It is with great pleasure and relief that I announce the release of Subtext 1.9.5. Between you and me, I’m just happy to get this release out before the kid is born.
As with most point releases, this is primarily a bug fix release, but we found time to introduce a few nice new features - most notably support for tagging and Identicons.
- Content Tagging and Tag Cloud - for more details, refere to this post.
- Identicon Support - Uses the Identicon Handler project on CodePlex.
- MyBrand Feedburner Support - Updated our FeedBurner implementation to support custom feedburner URLs
- Upgrade toLightBox
- If you referenced the default lightbox skin in your custom skin, please reference this post by Simone to understand how to update the skin.
- Author CSS Class - The CSS class of “author” is added to comments left by the owner of a blog (must be logged in when leaving comment for this to work). This allows custom skin authors to highlight comments by authors.
- Credits Page - In the Admin section, we give credit where credit is due, displaying a list of the open source products we make use of in building Subtext.
- Implemented ASP.NET AJAX - We replaced MagicAjax panel with ASP.NET Ajax libraries. Keep in mind that this requires a bit of new Web.config configuration sections. So be careful when merging your Web.config changes.
- Metaweblog API getRecentPosts method does not send categories
- Host Admin edits wrong blog host when not on page 1
- Recent Posts control wrong URL
- FeedBurner doesn’t allow the / character, though it should
- Comments allow unclosed tags
- Fixed up CSS issues for several Skins
- MultiBlog Caching Issue - Posts from one show in
- This bug bears special mention as it was a real pain to track down the root cause.
- Fixed issues with case sensitive databases
- …and others…
A clean install of Subtext is relatively painless. Essentially copy all the files to your webserver, create a database if you don’t already have one, update web.config to point to your database, and you’re all set. For more details on the setup instructions, read the Clean Installation Instructions
Upgrading from a previous 1.9 version is relatively straightforward. For the safest approach, follow the upgrade instructions here.

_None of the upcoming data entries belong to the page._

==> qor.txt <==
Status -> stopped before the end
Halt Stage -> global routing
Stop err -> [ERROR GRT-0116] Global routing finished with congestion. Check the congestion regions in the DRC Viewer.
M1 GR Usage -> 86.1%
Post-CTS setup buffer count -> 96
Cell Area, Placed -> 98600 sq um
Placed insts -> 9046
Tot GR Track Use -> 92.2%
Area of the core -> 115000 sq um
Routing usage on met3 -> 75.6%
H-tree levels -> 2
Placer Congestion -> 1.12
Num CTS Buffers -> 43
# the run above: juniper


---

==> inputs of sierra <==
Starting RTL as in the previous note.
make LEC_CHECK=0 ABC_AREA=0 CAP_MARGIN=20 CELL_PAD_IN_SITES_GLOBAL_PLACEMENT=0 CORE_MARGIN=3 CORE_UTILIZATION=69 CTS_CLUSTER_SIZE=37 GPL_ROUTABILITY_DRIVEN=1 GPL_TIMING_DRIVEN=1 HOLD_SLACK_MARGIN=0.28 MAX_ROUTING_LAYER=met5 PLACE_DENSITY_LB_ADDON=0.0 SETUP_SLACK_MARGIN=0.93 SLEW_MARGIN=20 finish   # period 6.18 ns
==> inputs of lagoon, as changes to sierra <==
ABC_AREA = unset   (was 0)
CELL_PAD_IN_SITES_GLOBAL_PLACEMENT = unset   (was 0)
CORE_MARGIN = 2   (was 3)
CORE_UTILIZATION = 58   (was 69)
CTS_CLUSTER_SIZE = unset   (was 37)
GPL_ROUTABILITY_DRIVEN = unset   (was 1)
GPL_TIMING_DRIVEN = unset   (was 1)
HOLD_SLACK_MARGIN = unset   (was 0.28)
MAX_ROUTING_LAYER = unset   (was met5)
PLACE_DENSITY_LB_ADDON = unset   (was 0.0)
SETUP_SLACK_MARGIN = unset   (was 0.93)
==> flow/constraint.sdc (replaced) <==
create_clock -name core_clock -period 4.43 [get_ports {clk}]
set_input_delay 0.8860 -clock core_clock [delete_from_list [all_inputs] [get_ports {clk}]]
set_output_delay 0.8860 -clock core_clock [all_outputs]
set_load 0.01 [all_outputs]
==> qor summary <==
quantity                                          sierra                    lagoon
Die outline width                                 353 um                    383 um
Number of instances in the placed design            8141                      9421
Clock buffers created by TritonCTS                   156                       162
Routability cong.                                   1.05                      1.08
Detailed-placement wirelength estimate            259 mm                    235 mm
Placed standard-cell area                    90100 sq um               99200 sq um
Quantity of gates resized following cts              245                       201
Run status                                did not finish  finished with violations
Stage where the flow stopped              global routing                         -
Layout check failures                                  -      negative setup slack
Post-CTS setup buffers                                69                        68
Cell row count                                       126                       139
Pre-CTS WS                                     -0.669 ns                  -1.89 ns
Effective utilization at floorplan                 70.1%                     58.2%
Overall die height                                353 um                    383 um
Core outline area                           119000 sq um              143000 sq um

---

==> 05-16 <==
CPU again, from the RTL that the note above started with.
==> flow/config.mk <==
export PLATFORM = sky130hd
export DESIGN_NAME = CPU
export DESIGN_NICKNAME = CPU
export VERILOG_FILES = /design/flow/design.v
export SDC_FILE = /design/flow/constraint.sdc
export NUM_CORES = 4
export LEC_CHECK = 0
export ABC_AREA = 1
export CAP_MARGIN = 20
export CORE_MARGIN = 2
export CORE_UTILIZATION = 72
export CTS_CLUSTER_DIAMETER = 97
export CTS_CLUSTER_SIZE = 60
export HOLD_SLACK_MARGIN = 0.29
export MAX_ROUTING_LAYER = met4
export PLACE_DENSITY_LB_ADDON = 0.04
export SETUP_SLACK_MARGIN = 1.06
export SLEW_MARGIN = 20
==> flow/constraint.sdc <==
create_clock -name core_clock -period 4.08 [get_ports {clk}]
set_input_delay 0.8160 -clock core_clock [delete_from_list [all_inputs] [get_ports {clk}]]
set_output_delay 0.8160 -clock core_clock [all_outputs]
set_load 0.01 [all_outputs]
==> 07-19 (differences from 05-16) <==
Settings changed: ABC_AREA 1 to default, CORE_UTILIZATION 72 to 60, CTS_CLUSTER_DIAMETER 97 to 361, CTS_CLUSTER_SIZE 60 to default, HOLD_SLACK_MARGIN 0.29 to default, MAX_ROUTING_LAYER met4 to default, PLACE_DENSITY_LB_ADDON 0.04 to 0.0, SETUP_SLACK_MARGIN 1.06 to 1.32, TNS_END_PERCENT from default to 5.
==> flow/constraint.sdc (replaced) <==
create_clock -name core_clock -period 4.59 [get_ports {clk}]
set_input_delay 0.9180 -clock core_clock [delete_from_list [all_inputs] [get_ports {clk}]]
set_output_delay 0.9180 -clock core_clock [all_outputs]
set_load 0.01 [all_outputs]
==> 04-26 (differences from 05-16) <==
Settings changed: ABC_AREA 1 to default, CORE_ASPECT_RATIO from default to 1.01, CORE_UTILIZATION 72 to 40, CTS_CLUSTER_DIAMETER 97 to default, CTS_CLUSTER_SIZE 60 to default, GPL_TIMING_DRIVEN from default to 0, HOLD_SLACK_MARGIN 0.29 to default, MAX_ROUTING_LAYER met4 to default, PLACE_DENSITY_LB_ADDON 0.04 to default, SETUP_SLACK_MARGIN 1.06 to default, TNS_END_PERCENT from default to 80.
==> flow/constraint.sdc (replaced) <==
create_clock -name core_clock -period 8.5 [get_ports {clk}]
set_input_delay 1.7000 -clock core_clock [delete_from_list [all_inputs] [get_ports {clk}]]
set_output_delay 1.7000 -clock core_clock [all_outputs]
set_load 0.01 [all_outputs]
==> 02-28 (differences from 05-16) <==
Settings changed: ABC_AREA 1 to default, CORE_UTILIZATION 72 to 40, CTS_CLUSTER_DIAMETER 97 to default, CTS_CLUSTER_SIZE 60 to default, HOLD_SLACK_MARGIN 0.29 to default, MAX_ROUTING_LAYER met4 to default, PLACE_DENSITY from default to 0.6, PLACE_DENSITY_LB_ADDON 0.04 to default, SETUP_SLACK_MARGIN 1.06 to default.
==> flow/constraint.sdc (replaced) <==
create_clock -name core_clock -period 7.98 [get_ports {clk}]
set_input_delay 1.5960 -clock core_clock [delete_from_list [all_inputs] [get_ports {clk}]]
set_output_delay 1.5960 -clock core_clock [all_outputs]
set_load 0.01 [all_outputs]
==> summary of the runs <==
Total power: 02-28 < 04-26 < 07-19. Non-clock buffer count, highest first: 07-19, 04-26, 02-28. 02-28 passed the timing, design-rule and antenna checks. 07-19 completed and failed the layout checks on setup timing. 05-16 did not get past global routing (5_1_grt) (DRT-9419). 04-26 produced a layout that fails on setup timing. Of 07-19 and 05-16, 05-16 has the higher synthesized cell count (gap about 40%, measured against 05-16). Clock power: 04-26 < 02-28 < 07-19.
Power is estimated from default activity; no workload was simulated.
## MatrixMultUnit
module MatrixMultUnit(
  input wire reset_n                      ,  
  input wire clk                          ,
  input wire dut_valid                    , 
  output wire dut_ready                   ,
  output wire                           dut__tb__sram_input_write_enable  ,
  output wire [16-1 : 0     ]   dut__tb__sram_input_write_address ,
  output wire [32-1 : 0     ]   dut__tb__sram_input_write_data    ,
  output reg  [16-1 : 0     ]   dut__tb__sram_input_read_address  , 
  input  wire [32-1 : 0     ]   tb__dut__sram_input_read_data     ,     
  output wire                           dut__tb__sram_weight_write_enable  ,
  output wire [16-1 : 0     ]   dut__tb__sram_weight_write_address ,
  output wire [32-1 : 0     ]   dut__tb__sram_weight_write_data    ,
  output reg  [16-1 : 0     ]   dut__tb__sram_weight_read_address  , 
  input  wire [32-1 : 0     ]   tb__dut__sram_weight_read_data     ,     
  output wire                           dut__tb__sram_result_write_enable  ,
  output reg  [16-1 : 0     ]   dut__tb__sram_result_write_address ,
  output wire [32-1 : 0     ]   dut__tb__sram_result_write_data    ,
  output reg  [16-1 : 0     ]   dut__tb__sram_result_read_address  , 
  input  wire [32-1 : 0     ]   tb__dut__sram_result_read_data     ,    
  output wire                           dut__tb__sram_scratchpad_write_enable  ,
  output reg  [16-1 : 0     ]   dut__tb__sram_scratchpad_write_address ,
  output wire [32-1 : 0     ]   dut__tb__sram_scratchpad_write_data    ,
  output reg  [16-1 : 0     ]   dut__tb__sram_scratchpad_read_address  , 
  input  wire [32-1 : 0     ]   tb__dut__sram_scratchpad_read_data  
);
parameter one_address_offset = 12'h1;
parameter idle_state = 4'd0;
  ...
Settings: LEC_CHECK=0, ABC_AREA=0, CAP_MARGIN=20, CELL_PAD_IN_SITES_GLOBAL_PLACEMENT=2, CORE_ASPECT_RATIO=0.65, CORE_MARGIN=5, CORE_UTILIZATION=71, CTS_CLUSTER_DIAMETER=195, CTS_CLUSTER_SIZE=78, GPL_TIMING_DRIVEN=0, HOLD_SLACK_MARGIN=-0.07, MAX_ROUTING_LAYER=met4, SETUP_SLACK_MARGIN=-0.08, SLEW_MARGIN=20; clock period 10.0 ns.
run.sh (not shown) runs the stock make flow with config.mk's settings and CLKGATE_MAP_FILE=.
The starting point aborted during 3_1_place_gp_skip_io.
Edit:
Settings changed: ABC_AREA 0 to 1, CELL_PAD_IN_SITES_GLOBAL_PLACEMENT 2 to not set, CORE_ASPECT_RATIO 0.65 to not set, CORE_MARGIN 5 to 2, CORE_UTILIZATION 71 to 19, CTS_CLUSTER_DIAMETER 195 to not set, CTS_CLUSTER_SIZE 78 to not set, GPL_TIMING_DRIVEN 0 to not set, HOLD_SLACK_MARGIN -0.07 to not set, MAX_ROUTING_LAYER met4 to not set, SETUP_SLACK_MARGIN -0.08 to not set, SLEW_MARGIN 20 to 35.
After rerunning: The changed run went through all stages and came out clean; die area goes up to 3.7 times its value; synthesized area rises by about 4.4%; synthesized cell count climbs by about 21%.
Edit:
Settings changed: ABC_AREA 1 to not set, CORE_UTILIZATION 19 to 59, SLEW_MARGIN 35 to 20.
Clock period 10.0 ns to 4.39 ns, I/O delays scaled along.
Result:
- With this change the flow completed, yet does not pass: setup timing
- routed wire length is lower by roughly a tenth
- core utilization is higher by 56 points
- non-clock buffer count is higher by 963
- cell area is higher by a little under a tenth
- die area is lower by well over a third
- cell count is lower by a quarter to a third
- sequential cell count does not change
- via count is lower slightly
Edit:
Settings changed: CORE_UTILIZATION 59 to 40, MAX_ROUTING_LAYER set to met4, SLEW_MARGIN 20 to 25.
Clock period 4.39 ns to 10.0 ns, I/O delays scaled along.
With this change the flow completed with no timing, DRC or antenna violations. Synthesized area does not change. First-iteration DRC count came out lower by 30%. Global-route usage came out lower by 14 points. Worst setup slack gains 4.1 ns.
Edit:
Settings changed: ABC_AREA set to 0, CELL_PAD_IN_SITES_GLOBAL_PLACEMENT set to 2, CORE_ASPECT_RATIO set to 0.65, CORE_MARGIN 2 to 5, CORE_UTILIZATION 40 to 71, CTS_CLUSTER_DIAMETER set to 48, CTS_CLUSTER_SIZE set to 78, GPL_TIMING_DRIVEN set to 0, SETUP_SLACK_MARGIN set to -0.08, SLEW_MARGIN 25 to 20.
Now the flow died in 3_1_place_gp_skip_io with GPL-0301.
Die size is lower by 41%.
Synthesized area is unchanged.
Synthesized cell count stays the same.
Edit:
Settings changed: ABC_AREA 0 to not set, CELL_PAD_IN_SITES_GLOBAL_PLACEMENT 2 to not set, CORE_ASPECT_RATIO 0.65 to not set, CORE_MARGIN 5 to 2, CTS_CLUSTER_DIAMETER 48 to not set, CTS_CLUSTER_SIZE 78 to 34, GPL_TIMING_DRIVEN 0 to not set, MAX_ROUTING_LAYER met4 to not set, SETUP_SLACK_MARGIN -0.08 to not set.
Clock period 10.0 ns to 6.59 ns, I/O delays scaled along.
Outcome: Now the flow finished but failed the layout checks on setup timing; synthesized area is unchanged; synthesized cell count is unchanged; die size went down by 4.2%.
`timescale 1ns / 1ps
module divider(
	input [31:0] X,
	input [15:0] Y,
	output [31:0] Q,
	output [15:0] R
	);
	wire [31:0] UQ;
	wire [15:0] UR;
	wire [31:0] MX;
	wire [15:0] MY;
	assign MX = X[31]?-X:X;
	assign MY = Y[15]?-Y:Y;
	assign UQ = (MY == 0) ? 32'hFFFFFFFF : MX/MY;
	assign Q = (X[31]^Y[15])?-UQ:UQ;
	assign UR = (MY == 0) ? MX[15:0] : MX%MY;
	assign R = X[31]?-UR:UR;
endmodule
==> inputs of cedar <==
==> flow/design.v <==
module DCT_Component (
    input clk,
    input reset,
    input [3:0] address,
    input signed [31:0] writedata,
    input write,
    input read,
    input chipselect,
    output reg signed [31:0] readdata
);
    parameter signed [31:0] c1 = 1420;
    parameter signed [31:0] c2 = 1338;
    parameter signed [31:0] c3 = 1204;
    parameter signed [31:0] c5 = 805;
    parameter signed [31:0] c6 = 554;
    parameter signed [31:0] c7 = 283;
    parameter s1 = 3;
    parameter s2 = 10;
    parameter s3 = 13; 
    reg signed [31:0] data1, data2, data3, data4, data5, data6, data7, data8;
    wire signed [31:0] result1, result2, result3, result4, result5, result6, result7, result8;
    wire signed [31:0] result1_, result2_, result3_, result4_, result5_, result6_, result7_, result8_;
    wire signed [31:0] x0, x1, x2, x3, x4, x5, x6, x7, x8;
    wire signed [31:0] x5_out, x8_out, x7_out;
    DCT_Stage1 stage1(
        .data1(data1), .data2(data2), .data3(data3), .data4(data4),
        .data5(data5), .data6(data6), .data7(data7), .data8(data8),
        .x0(x0), .x1(x1), .x2(x2), .x3(x3), .x5(x5), .x6(x6), .x7(x7), .x8(x8)
    );
    DCT_Stage2 stage2(
        .x8(x8), .x5(x5), .x7(x7), .x6(x6),
        .x4(x4), .x5_out(x5_out), .x8_out(x8_out), .x7_out(x7_out)
    );
    DCT_Stage3 stage3(
        .x4(x4), .x5_out(x5_out),
        .result1(result1), .result5(result5)
    );
    DCT_Stage3Col stage3col(
        .x4(x4), .x5_out(x5_out),
        .result1_(result1_), .result5_(result5_)
    );
    DCT_Stage4 stage4(
        .x0(x0), .x1(x1), .x2(x2), .x3(x3), .x8_out(x8_out), .x7_out(x7_out),
        .result3(result3), .result7(result7), .result8(result8), .result6(result6), .result4(result4), .result2(result2)
    );
    DCT_Stage4Col stage4col(
        .x0(x0), .x1(x1), .x2(x2), .x3(x3), .x8_out(x8_out), .x7_out(x7_out),
        .result3_(result3_), .result7_(result7_), .result8_(result8_), .result6_(result6_), .result4_(result4_), .result2_(result2_)
    );
    always @(posedge clk or posedge reset) begin
        if (reset) begin
            data1 <= 0;
            data2 <= 0;
            data3 <= 0;
            data4 <= 0;
            data5 <= 0;
            data6 <= 0;
            data7 <= 0;
            data8 <= 0;
            readdata <= 0;
        end else begin
            if (write && chipselect) begin
                case (address)
                    4'b0000: data1 <= writedata;
                    4'b0001: data2 <= writedata;
                    4'b0010: data3 <= writedata;
                    4'b0011: data4 <= writedata;
                    4'b0100: data5 <= writedata;
                    4'b0101: data6 <= writedata;
                    4'b0110: data7 <= writedata;
                    4'b0111: data8 <= writedata;
                endcase
            end
            if (read && chipselect) begin
                case (address)
                    4'b0000: readdata <= result1;
                    4'b0001: readdata <= result2;
                    4'b0010: readdata <= result3;
                    4'b0011: readdata <= result4;
                    4'b0100: readdata <= result5;
                    4'b0101: readdata <= result6;
                    4'b0110: readdata <= result7;
                    4'b0111: readdata <= result8;
                    4'b1000: readdata <= result1_;
                    4'b1001: readdata <= result2_;
                    4'b1010: readdata <= result3_;
                    4'b1011: readdata <= result4_;
                    4'b1100: readdata <= result5_;
                    4'b1101: readdata <= result6_;
                    4'b1110: readdata <= result7_;
                    4'b1111: readdata <= result8_;
                endcase
            end
        end
    end
defparam stage4.c1 = c1;
defparam stage4.c2 = c2;
defparam stage4.c3 = c3;
defparam stage4.c5 = c5;
defparam stage4.c6 = c6;
defparam stage4.c7 = c7;
defparam stage4.s1 = s1;
defparam stage4.s2 = s2;
defparam stage4.s3 = s3;
defparam stage4col.c1 = c1;
defparam stage4col.c2 = c2;
defparam stage4col.c3 = c3;
defparam stage4col.c5 = c5;
defparam stage4col.c6 = c6;
defparam stage4col.c7 = c7;
defparam stage4col.s1 = s1;
defparam stage4col.s2 = s2;
defparam stage4col.s3 = s3;
defparam stage3col.s1 = s1;
defparam stage3col.s2 = s2;
defparam stage3col.s3 = s3;
endmodule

I’ve written a command line tool for upgrading Subtext, but it isn’t production ready yet. Our goal is to make the upgrade process as seamless as possible in future versions. If you’d like to help with that, we’d love to have your contributions!
As always, you can download the latest release here. The install file contains just the files you need to deploy to your webserver. The source file contains full source code.
As always, many thanks go out to the many Subtext contributors and community members who helped make this latest release possible. Subtext keeps on getting better because of the community involvement. Just take a look at the improvements to our Continous Integration and Build Server as an example.
If you’d like to contribute, we’re always looking for help. Great positions are open!
I’m wrapping up a project for a client in which I was able to implement multiple authors per blog. Hopefully, this means that Subtext 2.0 won’t take as long to release as 1.9.5 did.
We are constantly improving our development process and refactoring the code. The big push for 2.0 is to get the Plugin Model and custom MembershipProvider rock solid and to refactor and clean up the code heavily.